Markt: Jeder muss sich auf dem (Persönlichkeits-)Markt »verkaufen« und mit anderen Menschen in »Konkurrenz« treten, um die vermeintlich Nachfrage-begehrtesten Menschen zu bekommen.
Vergeben: Menschen die sich in einer Partnerschaft befinden, sind »vergeben« oder »vergriffen«, wie ein Buch oder eine DVD, die auf dem »Markt« eine hohe »Nachfrage« haben. Menschen die »vergeben« sind, werden auf dem (Persönlichkeits-)Markt als nicht mehr »handelbar« angesehen.
Verdienen: Menschen »verdienen« einander oder müssen erst »verdient« werden. Eine »Leistung« muss erbracht werden.
Verkaufen: Menschen müssen sich auf dem (Persönlichkeits-)Markt als »Ware« anpreisen, sich »verkaufen« können, damit eine hohe »Nachfrage« nach ihnen entsteht. Niemand möchte sich schließlich »unter Wert verkaufen«.
Profitabel: Beziehungen oder Freundschaften sollen heutzutage für beide Seiten »profitabel« sein. Einen »Mehrwert« haben. Die Frage »Was habe ich davon?« wird nicht selten gestellt.

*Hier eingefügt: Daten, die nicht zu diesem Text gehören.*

==> config.mk <==
export PLATFORM = sky130hd
export DESIGN_NAME = sdl_top
export DESIGN_NICKNAME = d
export VERILOG_FILES = /design/src/rtl/sdl_pkg.sv /design/src/rtl/sdl_beat_if.sv /design/src/rtl/sdl_shift.sv /design/src/rtl/sdl_top.sv
export SDC_FILE = /design/constraint.sdc
export NUM_CORES = 1
export LEC_CHECK = 0
export BUFFER_PORTS_ARGS = -buffer_cell sky130_fd_sc_hd__buf_2
export CAP_MARGIN = 40
export CORE_ASPECT_RATIO = 1.5
export CORE_MARGIN = 1
export CORE_UTILIZATION = 58
export DETAILED_ROUTE_END_ITERATION = 12
export HOLD_SLACK_MARGIN = 0.08
export PLACE_DENSITY = 0.86
export SYNTH_ARGS = -nofsm -noshare
export SYNTH_HDL_FRONTEND = slang
export SYNTH_HIERARCHICAL = 1
export SYNTH_SLANG_ARGS = --single-unit
export TNS_END_PERCENT = 100
==> constraint.sdc <==
create_clock -name aclk -period 4 [get_ports aclk]
set_clock_uncertainty 0.15 [all_clocks]
set_input_delay 0.4 -clock aclk [delete_from_list [all_inputs] [get_ports aclk]]
set_output_delay 0.4 -clock aclk [all_outputs]
set_load 0.02 [all_outputs]
==> src/rtl/sdl_pkg.sv <==
// constants shared by the stream delay line and its register slave
// assumes one 50 MHz clock and an axi4-lite master on the register port
package sdl_pkg;

  // build-time limits and defaults of the delay path
  localparam int unsigned DELAY_DEPTH_MAX   = 16;
  localparam int unsigned DELAY_DEPTH_DEF   = 1;
  localparam int unsigned DATA_W_MAX        = 512;
  localparam int unsigned DATA_W_DEF        = 8;
  localparam int unsigned SYMBOL_W_DEF      = 8;
  localparam int unsigned CHANNEL_W_MAX     = 8;
  localparam int unsigned CHANNEL_W_DEF     = 1;
  localparam int unsigned CHANNEL_LIMIT_MAX = 255;
  localparam int unsigned CHANNEL_LIMIT_DEF = 1;
  localparam int unsigned ERROR_W_MAX       = 31;
  localparam int unsigned ERROR_W_DEF       = 1;

  // register bus geometry
  localparam int unsigned AXI_ADDR_W = 8;
  localparam int unsigned AXI_DATA_W = 32;
  localparam int unsigned AXI_STRB_W = 4;

  // register byte offsets
  localparam logic [7:0] CTRL_OFFSET     = 8'h00;
  localparam logic [7:0] STATUS_OFFSET   = 8'h04;
  localparam logic [7:0] BEAT_CNT_OFFSET = 8'h08;
  localparam logic [7:0] PKT_CNT_OFFSET  = 8'h0c;
  localparam logic [7:0] ERR_CNT_OFFSET  = 8'h10;

  // control fields
  localparam int unsigned CTRL_COUNT_EN_BIT = 0;
  localparam int unsigned CTRL_CLEAR_BIT    = 1;
  localparam logic        CTRL_COUNT_EN_RST = 1'h1;

  // status fields
  localparam int unsigned STATUS_PRIMED_BIT    = 0;
  localparam int unsigned STATUS_CHAN_OVER_BIT = 1;
  localparam int unsigned STATUS_DEPTH_LSB     = 8;
  localparam int unsigned DEPTH_FIELD_W        = 5;

  // axi response codes
  localparam logic [1:0] RESP_OKAY   = 2'h0;
  localparam logic [1:0] RESP_SLVERR = 2'h2;

endpackage

==> src/rtl/sdl_beat_if.sv <==
// flat beat word passed between the delay line top and its shift stages
// assumes both ends run on the same clock
interface sdl_beat_if #(
  parameter int unsigned WORD_W = 1
);
  logic [WORD_W-1:0] in_word;
  logic [WORD_W-1:0] out_word;

  modport feeder  (output in_word, input out_word);
  modport shifter (input in_word, output out_word);
endinterface

==> src/rtl/sdl_shift.sv <==
// fixed-depth shift register carrying one packed beat word per stage
// assumes a synchronous active-low reset on the same clock
module sdl_shift #(
  parameter int unsigned DEPTH  = sdl_pkg::DELAY_DEPTH_DEF,
  parameter int unsigned WORD_W = 1
) (
  input wire logic   aclk,
  input wire logic   aresetn,
  sdl_beat_if.shifter beat
);

  generate
    if (DEPTH == 0) begin : g_wire
      // no stage at all; reset still forces the outputs low
      assign beat.out_word = aresetn ? beat.in_word : '0;
    end else begin : g_reg
      typedef struct packed {
        logic [DEPTH-1:0][WORD_W-1:0] stage;
      } sdl_shift_state_t;

      sdl_shift_state_t s_q;
      sdl_shift_state_t s_d;

      // every stage moves each cycle: no backpressure to honour
      always_comb begin
        s_d          = s_q;
        s_d.stage[0] = beat.in_word;
        for (int i = 1; i < DEPTH; i++) begin
          s_d.stage[i] = s_q.stage[i-1];
        end
        // clearing all stages gives the zero hold after release
        if (!aresetn) begin
          s_d = '0;
        end
      end

      always_ff @(posedge aclk) begin
        s_q <= s_d;
      end

      assign beat.out_word = s_q.stage[DEPTH-1];
    end
  endgenerate

endmodule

Vertrag: Beziehungen und Freundschaften werden heute oft als »Vertrag« angesehen, in dem jeder Vertragsteilnehmer bestimmte Richtlinien einzuhalten hat, damit es nicht zu einer »Kündigung« kommt.
An der Beziehung arbeiten: Wer Probleme in einer Beziehung hat, sollte »dran arbeiten«. Die Vereinigung zweier Menschen wird häufig als »Arbeit« gesehen und nicht als persönliche Reifeentwicklung.
Investition: »Ich habe soviel in diese Beziehung investiert« ist ein geflügelter Satz. Eine Liebesbeziehung wird als eine Form der Kapitalanlage verinnerlicht, sie muss sich »auszahlen«.
Die marktwirtschaftliche Korruption der Sprache im zwischenmenschlichen Bereich ist ein Indiz dafür, dass wir uns häufig als Objekte, statt als Subjekte betrachten. Menschen haben der eigenen Bedürfnis-Befriedigung zu dienen, sie werden »konsumiert«. Der große Widerspruch im Kapitalismus wird nicht aufgelöst: Wie können marktwirtschaftliche Ideale (wie Egoismus, Konkurrenzdenken, Wettbewerb, Gier, Neid und Misstrauen) in Einklang mit dem Ideal der Liebe (wie Solidarität, Einswerden, Altruismus, Anerkennung, Zuneigung und Vertrauen) gebracht werden?